Recorded information:
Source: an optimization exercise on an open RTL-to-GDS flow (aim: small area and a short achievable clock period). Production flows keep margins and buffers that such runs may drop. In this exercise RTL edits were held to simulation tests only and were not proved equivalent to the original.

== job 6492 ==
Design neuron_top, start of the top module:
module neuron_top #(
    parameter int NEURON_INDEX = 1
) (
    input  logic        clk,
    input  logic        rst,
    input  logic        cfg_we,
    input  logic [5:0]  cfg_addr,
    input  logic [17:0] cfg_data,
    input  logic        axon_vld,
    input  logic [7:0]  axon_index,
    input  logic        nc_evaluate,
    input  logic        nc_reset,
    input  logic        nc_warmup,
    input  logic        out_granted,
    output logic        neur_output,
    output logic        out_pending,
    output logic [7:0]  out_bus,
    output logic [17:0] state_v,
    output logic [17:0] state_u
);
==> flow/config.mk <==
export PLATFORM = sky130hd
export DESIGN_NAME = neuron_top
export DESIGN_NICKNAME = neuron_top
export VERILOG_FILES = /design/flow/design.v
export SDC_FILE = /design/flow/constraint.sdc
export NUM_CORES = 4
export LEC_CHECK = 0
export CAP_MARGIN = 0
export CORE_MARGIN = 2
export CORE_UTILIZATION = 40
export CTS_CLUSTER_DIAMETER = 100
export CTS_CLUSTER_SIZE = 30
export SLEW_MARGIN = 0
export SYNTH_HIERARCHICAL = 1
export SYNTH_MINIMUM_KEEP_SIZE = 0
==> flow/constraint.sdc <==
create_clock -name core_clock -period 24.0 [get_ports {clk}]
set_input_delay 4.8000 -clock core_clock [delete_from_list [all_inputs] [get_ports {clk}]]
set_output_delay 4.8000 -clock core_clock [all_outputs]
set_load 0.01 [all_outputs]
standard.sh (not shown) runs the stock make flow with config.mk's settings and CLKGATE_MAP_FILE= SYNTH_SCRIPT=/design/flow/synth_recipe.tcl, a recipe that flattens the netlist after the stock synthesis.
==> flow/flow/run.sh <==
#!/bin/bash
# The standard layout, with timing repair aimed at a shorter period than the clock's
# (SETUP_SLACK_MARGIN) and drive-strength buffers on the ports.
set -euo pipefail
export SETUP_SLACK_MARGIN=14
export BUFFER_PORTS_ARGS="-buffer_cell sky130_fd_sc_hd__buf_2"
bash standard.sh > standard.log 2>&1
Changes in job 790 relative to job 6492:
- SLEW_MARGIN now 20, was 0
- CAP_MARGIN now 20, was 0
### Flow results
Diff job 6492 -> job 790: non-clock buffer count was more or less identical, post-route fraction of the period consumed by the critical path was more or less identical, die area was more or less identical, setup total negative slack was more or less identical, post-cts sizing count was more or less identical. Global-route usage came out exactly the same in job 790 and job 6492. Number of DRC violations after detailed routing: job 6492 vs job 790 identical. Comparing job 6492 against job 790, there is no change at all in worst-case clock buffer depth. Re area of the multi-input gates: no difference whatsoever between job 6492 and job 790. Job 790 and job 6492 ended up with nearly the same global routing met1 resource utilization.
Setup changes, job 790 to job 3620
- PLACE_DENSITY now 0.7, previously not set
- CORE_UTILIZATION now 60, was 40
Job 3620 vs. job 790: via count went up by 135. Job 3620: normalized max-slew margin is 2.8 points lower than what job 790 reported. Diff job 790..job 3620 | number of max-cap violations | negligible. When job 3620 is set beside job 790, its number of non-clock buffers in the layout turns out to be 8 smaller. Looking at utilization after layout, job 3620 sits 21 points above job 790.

...

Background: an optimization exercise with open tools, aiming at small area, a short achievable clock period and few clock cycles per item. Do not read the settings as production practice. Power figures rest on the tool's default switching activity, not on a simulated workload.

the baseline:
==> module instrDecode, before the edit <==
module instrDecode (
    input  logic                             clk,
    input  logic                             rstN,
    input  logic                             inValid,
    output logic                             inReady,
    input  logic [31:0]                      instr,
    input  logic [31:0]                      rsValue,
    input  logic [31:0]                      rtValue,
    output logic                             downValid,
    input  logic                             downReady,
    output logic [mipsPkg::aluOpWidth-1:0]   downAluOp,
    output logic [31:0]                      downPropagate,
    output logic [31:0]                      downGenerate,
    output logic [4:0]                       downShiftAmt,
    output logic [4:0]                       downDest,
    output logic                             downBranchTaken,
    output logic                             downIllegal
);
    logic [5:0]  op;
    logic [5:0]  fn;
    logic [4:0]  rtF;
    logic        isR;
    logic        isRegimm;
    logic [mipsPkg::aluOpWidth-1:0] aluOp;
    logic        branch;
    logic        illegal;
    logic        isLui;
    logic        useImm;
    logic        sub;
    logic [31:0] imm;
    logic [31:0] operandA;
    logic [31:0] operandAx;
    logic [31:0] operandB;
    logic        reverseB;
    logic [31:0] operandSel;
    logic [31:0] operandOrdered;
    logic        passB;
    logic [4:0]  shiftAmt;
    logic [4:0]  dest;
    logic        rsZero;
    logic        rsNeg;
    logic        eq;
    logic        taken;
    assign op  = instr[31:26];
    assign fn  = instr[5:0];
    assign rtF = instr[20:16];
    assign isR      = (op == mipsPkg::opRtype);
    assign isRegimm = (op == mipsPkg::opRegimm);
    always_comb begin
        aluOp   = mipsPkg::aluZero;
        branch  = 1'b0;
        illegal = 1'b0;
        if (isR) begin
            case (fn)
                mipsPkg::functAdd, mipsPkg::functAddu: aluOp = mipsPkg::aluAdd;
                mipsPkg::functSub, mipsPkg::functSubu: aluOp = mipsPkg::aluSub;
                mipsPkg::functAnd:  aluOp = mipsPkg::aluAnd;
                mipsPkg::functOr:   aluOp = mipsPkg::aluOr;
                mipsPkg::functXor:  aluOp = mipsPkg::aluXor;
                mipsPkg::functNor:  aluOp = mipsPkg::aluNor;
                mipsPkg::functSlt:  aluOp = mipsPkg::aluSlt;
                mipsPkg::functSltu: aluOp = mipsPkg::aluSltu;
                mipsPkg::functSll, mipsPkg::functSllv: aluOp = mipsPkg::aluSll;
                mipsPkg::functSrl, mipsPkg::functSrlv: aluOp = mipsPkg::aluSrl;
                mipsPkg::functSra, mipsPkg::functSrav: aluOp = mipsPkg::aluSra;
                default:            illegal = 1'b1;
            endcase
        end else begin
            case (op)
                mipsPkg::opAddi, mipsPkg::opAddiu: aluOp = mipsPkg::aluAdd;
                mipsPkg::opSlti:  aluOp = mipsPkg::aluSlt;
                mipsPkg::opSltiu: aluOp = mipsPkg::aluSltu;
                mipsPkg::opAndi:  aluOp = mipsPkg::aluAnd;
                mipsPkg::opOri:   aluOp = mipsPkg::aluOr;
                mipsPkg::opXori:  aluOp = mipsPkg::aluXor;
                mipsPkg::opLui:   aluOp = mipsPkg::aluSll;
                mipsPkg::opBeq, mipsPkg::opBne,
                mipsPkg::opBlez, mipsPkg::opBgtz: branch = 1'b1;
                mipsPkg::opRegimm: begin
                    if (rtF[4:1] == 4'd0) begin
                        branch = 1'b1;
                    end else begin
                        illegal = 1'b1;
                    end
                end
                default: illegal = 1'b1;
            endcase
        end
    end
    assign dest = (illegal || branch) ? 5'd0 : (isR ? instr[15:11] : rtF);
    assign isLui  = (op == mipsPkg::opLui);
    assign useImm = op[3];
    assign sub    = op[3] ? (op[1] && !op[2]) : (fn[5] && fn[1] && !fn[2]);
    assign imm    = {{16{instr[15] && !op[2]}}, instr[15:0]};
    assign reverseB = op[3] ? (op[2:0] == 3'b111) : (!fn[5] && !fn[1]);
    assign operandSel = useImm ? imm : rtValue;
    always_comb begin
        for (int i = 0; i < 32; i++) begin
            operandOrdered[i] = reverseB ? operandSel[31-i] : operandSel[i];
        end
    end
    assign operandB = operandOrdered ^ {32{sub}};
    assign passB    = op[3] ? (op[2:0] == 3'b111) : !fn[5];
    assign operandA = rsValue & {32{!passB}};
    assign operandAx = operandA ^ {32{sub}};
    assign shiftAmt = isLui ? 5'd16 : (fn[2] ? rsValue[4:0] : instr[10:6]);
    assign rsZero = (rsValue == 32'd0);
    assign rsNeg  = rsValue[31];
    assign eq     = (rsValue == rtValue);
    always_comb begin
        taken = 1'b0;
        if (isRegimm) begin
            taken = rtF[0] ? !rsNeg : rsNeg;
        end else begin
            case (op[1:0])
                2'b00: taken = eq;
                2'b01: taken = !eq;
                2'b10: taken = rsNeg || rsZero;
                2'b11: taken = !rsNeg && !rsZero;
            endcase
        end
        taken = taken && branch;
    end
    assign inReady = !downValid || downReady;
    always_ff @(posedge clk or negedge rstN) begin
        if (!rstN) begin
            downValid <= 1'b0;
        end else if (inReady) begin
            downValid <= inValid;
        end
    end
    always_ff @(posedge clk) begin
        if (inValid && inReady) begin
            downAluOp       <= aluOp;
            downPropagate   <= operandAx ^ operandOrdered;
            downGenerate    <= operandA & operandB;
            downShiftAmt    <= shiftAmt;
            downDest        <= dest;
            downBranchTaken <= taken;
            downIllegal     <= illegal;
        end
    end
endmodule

Exercise details: Every line containing the word "isLui" should be copied from the material.

Response box:
    logic        isLui;
    assign isLui  = (op == mipsPkg::opLui);
    assign shiftAmt = isLui ? 5'd16 : (fn[2] ? rsValue[4:0] : instr[10:6]);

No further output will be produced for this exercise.